Apoyaba la Mobylette en la pared. Sin ser muy consciente de cómo procedía,
aminoró la marcha hasta detenerse a su altura, sin apearse del sillín.
—Te
acompaño en el sentimiento.
El
hermano, sorprendido, no por el pésame, sino por ser Cantero el que se lo daba,
le agradeció el detalle. Se vio obligado a justificar y a aceptar el
fallecimiento de su progenitora con palabras gastadas de tan repetidas en los
últimos días. No se podía hacer nada por ella y en ese estado, Dios había hecho
mil mercedes llevándosela consigo. Aunque le prestaba atención, con discreción
desviaba la mirada para comprobar si Andrea asomaba por la puerta. Sin embargo,
el que apareció en el umbral fue el padre, al que también dirigió el pésame.

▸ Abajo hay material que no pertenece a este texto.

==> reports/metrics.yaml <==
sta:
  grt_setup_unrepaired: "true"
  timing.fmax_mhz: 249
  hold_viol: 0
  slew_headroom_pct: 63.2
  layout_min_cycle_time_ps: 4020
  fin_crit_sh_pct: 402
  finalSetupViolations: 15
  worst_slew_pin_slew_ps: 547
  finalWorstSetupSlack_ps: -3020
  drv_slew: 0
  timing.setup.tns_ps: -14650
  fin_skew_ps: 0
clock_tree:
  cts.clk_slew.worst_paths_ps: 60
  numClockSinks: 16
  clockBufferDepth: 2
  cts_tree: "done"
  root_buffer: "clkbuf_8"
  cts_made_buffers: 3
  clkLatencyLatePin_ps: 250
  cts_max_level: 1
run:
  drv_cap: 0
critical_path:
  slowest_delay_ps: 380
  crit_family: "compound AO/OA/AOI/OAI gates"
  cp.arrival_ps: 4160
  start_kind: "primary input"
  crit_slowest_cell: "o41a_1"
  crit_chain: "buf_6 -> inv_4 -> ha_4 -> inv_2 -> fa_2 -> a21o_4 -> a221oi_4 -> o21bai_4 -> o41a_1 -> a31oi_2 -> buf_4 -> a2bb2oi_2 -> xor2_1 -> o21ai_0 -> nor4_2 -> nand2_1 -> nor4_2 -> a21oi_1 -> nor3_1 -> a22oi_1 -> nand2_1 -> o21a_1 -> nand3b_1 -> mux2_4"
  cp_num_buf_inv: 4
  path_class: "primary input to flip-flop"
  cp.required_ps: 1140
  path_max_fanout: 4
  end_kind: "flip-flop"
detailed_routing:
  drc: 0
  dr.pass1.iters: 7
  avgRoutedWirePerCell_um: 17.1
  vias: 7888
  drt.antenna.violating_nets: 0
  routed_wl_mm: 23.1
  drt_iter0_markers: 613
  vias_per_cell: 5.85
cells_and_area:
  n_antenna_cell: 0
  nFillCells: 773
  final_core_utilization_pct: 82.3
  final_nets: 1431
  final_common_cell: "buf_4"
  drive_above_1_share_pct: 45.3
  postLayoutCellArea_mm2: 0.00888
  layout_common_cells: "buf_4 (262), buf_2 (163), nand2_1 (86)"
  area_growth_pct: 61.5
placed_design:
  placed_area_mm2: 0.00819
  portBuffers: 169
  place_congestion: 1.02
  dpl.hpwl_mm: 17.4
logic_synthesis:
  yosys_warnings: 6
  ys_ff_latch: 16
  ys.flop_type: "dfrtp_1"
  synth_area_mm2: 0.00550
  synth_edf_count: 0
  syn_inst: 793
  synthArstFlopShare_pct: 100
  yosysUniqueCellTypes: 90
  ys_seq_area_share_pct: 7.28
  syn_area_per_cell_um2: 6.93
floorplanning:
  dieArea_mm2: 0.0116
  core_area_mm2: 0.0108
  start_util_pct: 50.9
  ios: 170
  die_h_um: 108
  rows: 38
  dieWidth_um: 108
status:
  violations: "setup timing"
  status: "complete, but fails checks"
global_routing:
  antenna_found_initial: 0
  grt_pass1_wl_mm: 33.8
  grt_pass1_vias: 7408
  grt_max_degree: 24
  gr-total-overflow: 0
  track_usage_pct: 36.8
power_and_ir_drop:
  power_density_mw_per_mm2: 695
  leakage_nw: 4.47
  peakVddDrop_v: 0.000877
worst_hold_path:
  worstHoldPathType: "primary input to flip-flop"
--- src/rtl/deser_pkg.sv ---
package deser_pkg;

    localparam int WORD_W = 8;
    localparam int CNT_W  = $clog2(WORD_W);

    typedef enum logic {
        RATE_DUAL   = 1'b0,
        RATE_SINGLE = 1'b1
    } rate_e;

    // partial word being assembled
    typedef struct packed {
        logic [WORD_W-1:0] shreg;
        logic [CNT_W-1:0]  cnt;
    } acc_t;

    // result of absorbing one bit
    typedef struct packed {
        acc_t              acc;
        logic              done;
        logic [WORD_W-1:0] word;
    } step_t;

    // new bit enters at the top, so the earliest bit ends at index 0
    function automatic step_t push_bit(acc_t a, logic b);
        step_t r;
        r.acc.shreg = {b, a.shreg[WORD_W-1:1]};
        r.done      = (a.cnt == CNT_W'(WORD_W-1));
        r.word      = r.acc.shreg;
        r.acc.cnt   = r.done ? '0 : a.cnt + 1'b1;
        return r;
    endfunction

endpackage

Este no dijo nada más que gracias y se metió de nuevo en el portal.
Se
alejó en dirección a la fragua, pero no se detuvo en ella. Carecía de la
presencia de ánimo necesaria para hablar con nadie. Avergonzado de su llamativo
proceder, como percibió con claridad al notar la perplejidad del hermano cuando
le estrechó la mano mientras formulaba el pésame, llegó a su casa. Su
frustración no le permitía analizar la repercusión de la insensatez que acababa
de cometer, aunque recreaba la secuencia que a su vez habría sucedido cuando el
hermano y el padre se reunieran con Andrea. Comentarían la extrañeza de que una
persona tan hosca se hubiera detenido para intercambiar unas palabras de
afecto. No quería representarse la cara de ella al oír su relato porque con
seguridad, a partir de ese momento, lo detestaría mucho más.
Los
días, las noches, las fiestas transcurrieron sin que encontrara una ocasión en
la que poder coincidir con Andrea. No por ello se olvidó de lo que había
sucedido entre ellos. Acudía con más asiduidad a la fragua con el exclusivo
propósito de pasar delante de su casa, sin que lograra verla; en las misas de
los domingos estaba pendiente de sus entradas y salidas, sin que ella mostrara
detalle alguno hacia su persona que él identificara con claridad. Aunque era
absurdo, pensaba que hubiera sido mejor no haber vivido esa experiencia
amorosa, pues el sufrimiento que padecía desde aquella tarde no compensaba el
placer momentáneo que había disfrutado. Luchaba por desterrar ese pasado, mas,
pertinaz, invadía todo su mundo interior. Solo Andrea ocupaba ese espacio
íntimo. Ni los sinsabores laborales, ni los roces domésticos conseguían
desplazar la obsesión por la chica. El único consuelo era que la propia
vivencia afectiva y el sufrimiento personal eran exclusivos suyos. Estaba
seguro de que no había ningún testigo de la tierna unión que los dos
disfrutaron esa noche. Él no se lo había contado a nadie y ella, con el paso de
los días había llegado a esta conclusión, tampoco había encontrado confidente
con el que confesarse.
Algo
que le causaba más dolor que la propia frustración era pensar en las veleidades
del destino. No lograba explicarse cómo una mujer que nunca antes había
despertado su interés, tras ese encuentro casual, se hubiera apoderado por
completo de su persona. Le había robado su voluntad, lo había anonadado, lo
había embrujado… Sin ella, el futuro no existía. Los días serían tristes y sin
alicientes para continuar trabajando. ¿De qué serviría el dinero que ganaba? No
para emborracharse, como hacían otros canteros… Sin ella, ni el oficio ni el
dinero, ni los placeres que la vida proporcionaba, lo empujarían a seguir
adelante. No es que la idea de quitarse la vida fuese recurrente por el
momento, pero temía que un día llegara a ser un procedimiento inevitable. No
obstante, no se dejaba arrastrar por esa ola suave del suicidio, si bien era un
seguro propio que era necesario renovar de vez en cuando para que el miedo a la
frustración permanente no le abocara al tedio y al disparate de no embestir el
destino mientras brillara un punto de esperanza.